Tom Price’s suggestion in his Healthcare proposal, “Restoring the Trust for All Generations” are wildly and notably extreme. Apparently he sees the enemy as “Washington.” This makes sense if you think that Washington is run by Anti-Christians and Socialists and you hate Anti-Christians and Socialists. But it does not make sense if you want to have a reasonable discussion of Healthcare.
In an IJReview Opinion Piece, Tom Prices says,
It’s time to get real about advancing positive solutions. That will only happen if the American people lend their voices and support to those policymakers who are willing to take on the entrenched defenders of a broken status quo. And that will only happen if folks engage in an honest and open dialogue about these challenges.
I agree with Tom here. We need to engage in an honest and open dialogue about the healthcare challenges facing us.
So, to that end, we are looking at his recommendations in his RESTORING THE TRUST FOR ALL GENERATIONS and having an honest and open dialogue.
In this post we will look at the paragraph below found on Page 7 of the report.
As a first step, policymakers must shed the notion that the government can run health care from Washington. No centralized health care “plan” can replace America’s health care sector, and, in fact, any such plan would stifle ingenuity. Health care is the product of many players, interacting in dynamic ways: doctors, nurses, technicians, pharmaceutical companies, medical equipment makers, State and local government, and insurers, among others. Effective and efficient health care must draw from this diverse field of participants. It should restore decision-making to the people most directly affected by the choices, putting patients, families, and doctors in charge, not the central government’s bureaucracies. It should encourage greater flexibility in the design and pricing of health insurance policies, so insurers can tailor benefits to a wide range of individuals and families with diverse needs – precisely the opposite of Washington’s insistence on prescribing what types of insurance people need. It should promote innovation by lifting regulatory burdens, and encouraging the exploration of untried technologies, rather than directing research from Washington.
Now let me take each sentence and have an honest and open dialogue:
#1 – “As a first step, policymakers must shed the notion that the government can run health care from Washington.”
- First is not a “Fact.” This is a “Conclusion.” And I disagree with this conclusion.
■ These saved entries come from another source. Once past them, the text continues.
<file path="config.mk">
export PLATFORM = sky130hd
export DESIGN_NAME = fetch_pipeline
export DESIGN_NICKNAME = d
export VERILOG_FILES = /design/src/rtl/riscv_consts_pkg.sv /design/src/rtl/fetch_pipeline_stage_reg.sv /design/src/rtl/fetch_pipeline.sv
export SDC_FILE = /design/constraint.sdc
export NUM_CORES = 1
export LEC_CHECK = 0
export CAP_MARGIN = 10
export CORE_ASPECT_RATIO = 0.7
export CORE_MARGIN = 2
export CORE_UTILIZATION = 40
export CTS_BUF_LIST = sky130_fd_sc_hd__clkbuf_16
export CTS_CLUSTER_DIAMETER = 150
export DETAILED_ROUTE_END_ITERATION = 8
export DONT_BUFFER_PORTS = 1
export GPL_TIMING_DRIVEN = 0
export PLACE_DENSITY = 0.53
export SKIP_CTS_REPAIR_TIMING = 1
export SYNTH_ARGS = -nofsm -noshare
export SYNTH_HDL_FRONTEND = slang
export SYNTH_SLANG_ARGS = --single-unit
</file>
<file path="constraint.sdc">
create_clock -name clk -period 3 [get_ports clk]
set_input_delay 0.6 -clock clk [delete_from_list [all_inputs] [get_ports clk]]
set_output_delay 0.6 -clock clk [all_outputs]
set_load 0.05 [all_outputs]
</file>
<file path="src/rtl/riscv_consts_pkg.sv">
// Constants shared by the fetch pipeline and the control logic of the 3-stage core.
package riscv_consts;

  localparam logic [31:0] NOP_INST         = 32'h0000_0013;
  localparam logic [31:0] RESET_PC_DEFAULT = 32'h4000_0000;

  localparam logic [1:0] PC_SEL_JAL = 2'd0;
  localparam logic [1:0] PC_SEL_ALU = 2'd1;
  localparam logic [1:0] PC_SEL_PC4 = 2'd2;

  localparam logic [6:0] OPC_LUI    = 7'b0110111;
  localparam logic [6:0] OPC_AUIPC  = 7'b0010111;
  localparam logic [6:0] OPC_JAL    = 7'b1101111;
  localparam logic [6:0] OPC_JALR   = 7'b1100111;
  localparam logic [6:0] OPC_BRANCH = 7'b1100011;
  localparam logic [6:0] OPC_LOAD   = 7'b0000011;
  localparam logic [6:0] OPC_STORE  = 7'b0100011;
  localparam logic [6:0] OPC_ARI_I  = 7'b0010011;
  localparam logic [6:0] OPC_ARI_R  = 7'b0110011;
  localparam logic [6:0] OPC_CSR    = 7'b1110011;

endpackage

</file>
<file path="src/rtl/fetch_pipeline_stage_reg.sv">
// One pipeline stage register (pc, inst, valid) with enable, flush-to-bubble and sync reset.
module stage_reg #(
  parameter logic [31:0] BUBBLE_INST = 32'h0000_0013
) (
  input  logic        clk,
  input  logic        rst_n,
  input  logic        en,
  input  logic        flush,
  input  logic [31:0] pc_in,
  input  logic [31:0] inst_in,
  input  logic        valid_in,
  output logic [31:0] pc,
  output logic [31:0] inst,
  output logic        valid
);

  // A flush keeps the PC of the squashed slot so the bubble still carries a meaningful address.
  always_ff @(posedge clk) begin
    if (!rst_n) begin
      pc    <= 32'd0;
      inst  <= BUBBLE_INST;
      valid <= 1'b0;
    end else if (en) begin
      pc <= pc_in;
      if (flush) begin
        inst  <= BUBBLE_INST;
        valid <= 1'b0;
      end else begin
        inst  <= inst_in;
        valid <= valid_in;
      end
    end
  end

endmodule

</file>
<file path="src/rtl/fetch_pipeline.sv">
// PC, FD/X/MW instruction stages, BIOS/IMEM fetch addressing and cycle/instret counters.
module fetch_pipeline
  import riscv_consts::*;
#(
  parameter logic [31:0] RESET_PC = riscv_consts::RESET_PC_DEFAULT,
  parameter logic [31:0] NOP_INST = riscv_consts::NOP_INST
) (
  input  logic        clk,
  input  logic        rst_n,
  input  logic        stall,
  input  logic [1:0]  pc_sel,
  input  logic [31:0] jal_target,
  input  logic [31:0] alu_target,
  output logic [11:0] bios_addr,
  input  logic [31:0] bios_dout,
  output logic [13:0] imem_addr,
  input  logic [31:0] imem_dout,
  output logic [31:0] pc_fd,
  output logic [31:0] pc_x,
  output logic [31:0] pc_mw,
  output logic [31:0] inst_fd,
  output logic [31:0] inst_x,
  output logic [31:0] inst_mw,
  output logic        valid_x,
  output logic        valid_mw,
  output logic [31:0] cycle_cnt,
  output logic [31:0] instret_cnt
);

  // valid_x / valid_mw: 1 = the stage holds a real instruction, 0 = bubble. There is no
  // ready path; stall freezes every stage at once, and a stage advances on each cycle stall=0.

  logic [31:0] fetch_pc;
  logic        kill_fd_q;
  logic        advance;
  logic        redirect_x;

  assign advance    = ~stall;
  assign redirect_x = (pc_sel == PC_SEL_ALU);

  always_comb begin
    fetch_pc = pc_fd + 32'd4;
    if (!rst_n) begin
      fetch_pc = RESET_PC;
    end else if (stall) begin
      fetch_pc = pc_fd;
    end else begin
      case (pc_sel)
        PC_SEL_ALU: fetch_pc = alu_target;
        PC_SEL_JAL: fetch_pc = jal_target;
        default:    fetch_pc = pc_fd + 32'd4;
      endcase
    end
  end

  // Both memories are addressed every cycle; pc_fd[30] picks which one FD reads from.
  assign bios_addr = fetch_pc[13:2];
  assign imem_addr = fetch_pc[15:2];

  always_ff @(posedge clk) begin
    pc_fd <= fetch_pc;
  end

  // Reserved FD kill; never set in this version.
  always_ff @(posedge clk) begin
    if (!rst_n) kill_fd_q <= 1'b0;
    else        kill_fd_q <= 1'b0;
  end

  always_comb begin
    if (kill_fd_q)     inst_fd = NOP_INST;
    else if (pc_fd[30]) inst_fd = bios_dout;
    else               inst_fd = imem_dout;
  end

  stage_reg #(.BUBBLE_INST(NOP_INST)) u_stage_x (
    .clk      (clk),
    .rst_n    (rst_n),
    .en       (advance),
    .flush    (redirect_x),
    .pc_in    (pc_fd),
    .inst_in  (inst_fd),
    .valid_in (~kill_fd_q),
    .pc       (pc_x),
    .inst     (inst_x),
    .valid    (valid_x)
  );

  stage_reg #(.BUBBLE_INST(NOP_INST)) u_stage_mw (
    .clk      (clk),
    .rst_n    (rst_n),
    .en       (advance),
    .flush    (1'b0),
    .pc_in    (pc_x),
    .inst_in  (inst_x),
    .valid_in (valid_x),
    .pc       (pc_mw),
    .inst     (inst_mw),
    .valid    (valid_mw)
  );

  always_ff @(posedge clk) begin
    if (!rst_n) begin
      cycle_cnt   <= 32'd0;
      instret_cnt <= 32'd0;
    end else begin
      cycle_cnt <= cycle_cnt + 32'd1;
      if (advance && valid_mw) instret_cnt <= instret_cnt + 32'd1;
    end
  end

endmodule

</file>
==> flow_summary.toml <==
[final_layout]
synthToLayoutAreaGrowth_pct = 14.6
fillers = 2374
multiInputGateArea_sq_mm = 0.00532
diodes = 0
drive_above_1_share_pct = 16.5
fin_util_pct = 46.9
final_net_count = 1260
seq_area_sq_mm = 0.00456

[sta]
post-route-period-util_pct = 100
drv_slew = 0
finClkSkew_ns = 0.00759
finalCriticalPeriod_ns = 3.00
timing.hold.ws_ns = 0.246
rsz0062_at_grt = "true"
setup_viol = 0
timing.fmax_ghz = 0.333
finalHoldViolCount = 0
tightest_slew_ns = 0.943
maxSlewHeadroom_pct = 37.1
fin_ws_ns = 0.000960

[cts]
clk_pin_slew_ns = 0.06
htreeDepth = 1
clock_sinks = 226
root_buffer = "clkbuf_16"
cts_tree = "done"
clk_latency_ns = 0.51
cts_buffer_depth = 3
cts_buffers = 23

[synthesis]
synth-edff-count = 0
synth.avg_cell_area_sq_um = 9.30
ys.flop_type = "dfxtp_1"
yosysWarnings = 0
syn-cell-area_sq_mm = 0.0102
syn_nets = 1227
postSynth.asyncResetShare_pct = 0
synthCells = 1091
ys_types = 62
yosys_register_bits = 226
seq_area_frac_synth_pct = 44.6

[critical_path]
worstPathRequired_ns = 2.40
critPathTopFamily = "simple AND/OR/NAND/NOR gates"
cp_slowest_cell = "dfxtp_4"
rrSetupSlack_ns = 0.56
reg2reg_from = "pc_fd[20]$_SDFFE_PN0N_"
cpPeakStageDelay_ns = 0.50
critical_path_class = "reg2out"
crit_chain = "ha_4 -> nand3_4 -> nor4_4 -> a21oi_2 -> a2bb2oi_2 -> nor2_4 -> buf_6"
cp_max_fo = 7
critPathBufInv = 1
ff2ff_path_depth = 4
startpoint_type = "flop"
end_kind = "output port"
rr_endpoint = "pc_fd[26]$_SDFFE_PN0N_"
arrival_ns = 2.40

[die]
io_pins = 417
initial_core_util_pct = 40.9
core_sq_mm = 0.0248
fp.dieW_um = 194
chipHeight_um = 137
row_count = 48
die_area_sq_mm = 0.0267

[global_route]
grt_pass1_wl_um = 48100
grt_max_degree = 15
grtUsageTotal_pct = 23.6
grt-ovfl-total = 0
grt_pass1_vias = 7431
antenna_found_initial = 0

[run]
maxCapViolCount = 0

[status]
violations = "design-rule violations"
outcome = "finished, violations left"

[route]
first_pass_iters = 8
drc_errors = 24
via_per_inst = 5.69
antenna_left = 0
wire_per_inst_um = 23.1
drtIter0Drc = 459
wl_um = 33900
via_count = 8337

[pwr]
cellLeakagePower_uw = 0.00453
powerDensity_mw_per_mm2 = 614
irDropWorstVdd_uv = 347

[min_path]
min_to = "instret_cnt[22]$_SDFFE_PN0P_"
min-delay-start = "rst_n"
hold-path-cell-count = 2
hp-class = "in2reg"

[placement]
gp_congestion = 0.848
dp.final_hpwl_um = 25500
port_buffers = 0
dp_slack_ns = -1.01
==> worst max-delay path by stage <==
| stage | slack, ns | startpoint | endpoint | depth (start not counted) |
|---|---|---|---|---|
| after floorplan | -0.03 | pc_sel[0] | imem_addr[0] | 8 |
| after global placement | -0.99 | stall | imem_addr[3] | 6 |
| after detailed placement | -1.01 | stall | imem_addr[3] | 6 |
| after CTS | -1.03 | pc_fd[4]$_DFF_P_ | imem_addr[9] | 6 |
| after global routing | -0.11 | pc_fd[2]$_DFF_P_ | imem_addr[6] | 7 |
| final | 0.001 | pc_fd[2]$_DFF_P_ | imem_addr[6] | 7 |
==> metal layers <==
metal	vias to the layer above	GRT usage (%)	share of wire, %
li1	3935	-	-
met1	4022	32.4	45
met2	338	37.1	45
met3	42	6.68	7.8
met4	0	5.34	2.1
met5	-	0	0
==> synthesized netlist by cell type, types with 4 or more instances <==
master / instances / area, sq um
a21oi_1: 25 / 125
mux2_2: 39 / 439
xor2_1: 27 / 236
nand4_1: 27 / 169
nand2b_1: 6 / 37.5
nor2_1: 208 / 781
buf_4: 13 / 97.6
a2bb2oi_1: 5 / 43.8
o21ai_0: 21 / 105
clkbuf_8: 5 / 68.8
nor3_1: 9 / 45.0
a211oi_1: 11 / 82.6
o221a_2: 6 / 67.6
nor3b_1: 5 / 37.5
inv_1: 8 / 30.0
xnor2_1: 24 / 210
dfxtp_1: 226 / 4520
or3_1: 4 / 25.0
a22oi_1: 31 / 233
nand3_1: 31 / 155
mux2i_1: 124 / 1240
o22ai_1: 8 / 50.1
nand2_1: 59 / 221
a41oi_1: 4 / 35.0
a31oi_1: 4 / 25.0
nor4_1: 13 / 81.3
and3_1: 9 / 56.3
buf_2: 15 / 75.1
and4_1: 12 / 105
and2_1: 7 / 43.8
buf_1: 12 / 45.0
clkbuf_1: 38 / 143
nor2b_1: 10 / 62.6
==> report_power, final <==
part / internal [uW] / switching, uW
Combinational: 255 / 583
Sequential: 3090 / 454
Clock: 1560 / 1200
==> worst register-to-register path: cells and delay by family (launching register included) <==
family | cells | cell delay (ns)
AO/OA/AOI/OAI | 1 | 0.43
flip-flops | 1 | 0.81
AND/OR/NAND/NOR | 3 | 1.10
==> cells by family (layout without fill, tap and decap cells) <==
logic type	count (synthesis)	after routing	share of synthesized area, %
compound gates	134	134	9.17
fa+ha+maj	3	3	0.370
flops	226	226	44.6
mux	163	163	16.6
simple gates	420	420	20.2
xor+xnor	51	51	4.40
buf+inv	94	142	4.71
==> metrics by stage <==
step	std cells	total power, uW	TNS, ns	area, sq um
final	1464	7140	0	11600
after global routing	1464	7390	-0.236	11600
after CTS	1456	7170	-35.65	11300
after detailed placement	1416	4410	-15.98	10600
after global placement	1416	4410	-15.05	10600
after floorplan	1091	4200	-0.0254	10200
==> area by class of cell <==
| cell class | count | share of cell area, % |
|---|---|---|
| Clock buffer | 23 | 4.95 |
| Timing Repair Buffer | 9 | 0.645 |
| Clock inverter | 17 | 1.10 |
| Sequential cell | 226 | 39.2 |
| Inverter | 10 | 0.323 |
| Buffer | 83 | 4.59 |
| Tap cell | 325 | 3.49 |
| Multi-Input combinational cell | 771 | 45.7 |
==> cell usage in the layout (no fill, tap or decap), types with 10 or more instances in the layout <==
master | synthesis | layout
clkbuf_2 | 0 | 12
buf_4 | 13 | 11
a211oi_1 | 11 | 11
and4_1 | 12 | 12
dfxtp_1 | 226 | 212
nor4_1 | 13 | 12
o21ai_0 | 21 | 21
mux2i_1 | 124 | 124
a22oi_1 | 31 | 31
inv_1 | 8 | 11
a21oi_1 | 25 | 21
xor2_1 | 27 | 27
nand4_1 | 27 | 27
mux2_2 | 39 | 39
xnor2_1 | 24 | 24
nor2b_1 | 10 | 10
nand3_1 | 31 | 30
buf_2 | 15 | 12
clkbuf_16 | 0 | 23
nand2_1 | 59 | 58
nor2_1 | 208 | 201
buf_6 | 1 | 13
clkbuf_1 | 38 | 28
==> sequential cells by signal, indices dropped and copies added, names as in the netlist, named ones only <==
signal and cells:
u_stage_x.valid 1, u_stage_x.pc 32, pc_fd 30, u_stage_x.inst 32, instret_cnt 32, u_stage_mw.inst 32, u_stage_mw.pc 32, u_stage_mw.valid 1
cycle_cnt 32
(Power assumes the default switching activity.)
I am not sure the government cannot run healthcare. I don’t think the first step is to shed the notion that the government can run healthcare. I think the first step is understand what the goals of the healthcare system should be.
- This is a Strawman argument. What does he mean by “run heathcare?” Is he saying that the UK system does not work at all? Is he saying the UK system is the government running healthcare.
- Is this an all or nothing statement? Is he saying that the government should not be involved At ALL? For example, the Obamacare plan says that insurers cannot deny coverage for “Pre-existing conditions.” Is that what he means by government running healthcare?
- I think this is a “dog whistle” statement to the people that hate Washington.
- Is he saying that States can run healthcare, but the Washington cannot? Why? is Atlanta any better or worse than Washington in running healthcare?
#2 – “No centralized health care “plan” can replace America’s health care sector…
- This is a Strawman argument. I am not suggesting that a centralized healthcare plan can replace America’s ENTIRE healthcare sector.
- This needs to be further defined. What centralized health care plan is he talking about? And what is his definition of the health care sector.
- I actually might agree with this statement if it was better defined. So, in the effort to have open and honest discussion, Price needs to define this better
#3 – “in fact, any such plan would stifle ingenuity.”
- This is not a “Fact.” It is a “Conclusion.” And I disagree. I do not conclude that ANY centralized healthcare plan would necessarily “stifle ingenuity.” At it most basic all health care plans have some “centralized” aspect to them to some greater or lesser degree.
- This is a Strawman argument.
#4 – Health care is the product of many players, interacting in dynamic ways: doctors, nurses, technicians, pharmaceutical companies, medical equipment makers, State and local government, and insurers, among others.
- This is not a fact. This is a conclusion. And I agree with this conclusion.
- It is critical to note that this sentence contradicts his first sentence – #1 above. In that he acknowledges that there is a role for a centralized government in the provision of health care.
- He notes that there is a role for State and Local Governments. Which I agree. But, why then is there no role for the Federal government.